= What to work on =
Exactly the lines from the one with "clock inverter: 119 / 681 / 0.00766" to the end of the entries should appear in your answer, retyped word for word.

____ Record extracts

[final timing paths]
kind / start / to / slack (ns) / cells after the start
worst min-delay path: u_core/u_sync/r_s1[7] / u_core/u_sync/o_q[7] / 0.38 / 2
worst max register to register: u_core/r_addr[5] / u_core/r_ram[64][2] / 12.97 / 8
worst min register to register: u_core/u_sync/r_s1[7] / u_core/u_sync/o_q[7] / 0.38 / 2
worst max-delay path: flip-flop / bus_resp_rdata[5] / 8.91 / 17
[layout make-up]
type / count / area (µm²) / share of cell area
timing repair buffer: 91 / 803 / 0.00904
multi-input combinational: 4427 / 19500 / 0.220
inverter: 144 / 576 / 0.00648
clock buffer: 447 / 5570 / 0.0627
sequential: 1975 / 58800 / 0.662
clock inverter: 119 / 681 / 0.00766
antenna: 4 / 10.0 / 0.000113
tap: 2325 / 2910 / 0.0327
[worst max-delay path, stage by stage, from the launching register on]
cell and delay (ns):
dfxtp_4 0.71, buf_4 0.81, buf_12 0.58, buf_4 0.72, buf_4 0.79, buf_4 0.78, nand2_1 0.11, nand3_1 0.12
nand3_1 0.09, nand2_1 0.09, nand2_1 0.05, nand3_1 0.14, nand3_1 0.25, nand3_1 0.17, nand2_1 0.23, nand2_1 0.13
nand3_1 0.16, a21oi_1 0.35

________

= Result of the task =
clock inverter: 119 / 681 / 0.00766
antenna: 4 / 10.0 / 0.000113
tap: 2325 / 2910 / 0.0327
[worst max-delay path, stage by stage, from the launching register on]
cell and delay (ns):
dfxtp_4 0.71, buf_4 0.81, buf_12 0.58, buf_4 0.72, buf_4 0.79, buf_4 0.78, nand2_1 0.11, nand3_1 0.12
nand3_1 0.09, nand2_1 0.09, nand2_1 0.05, nand3_1 0.14, nand3_1 0.25, nand3_1 0.17, nand2_1 0.23, nand2_1 0.13
nand3_1 0.16, a21oi_1 0.35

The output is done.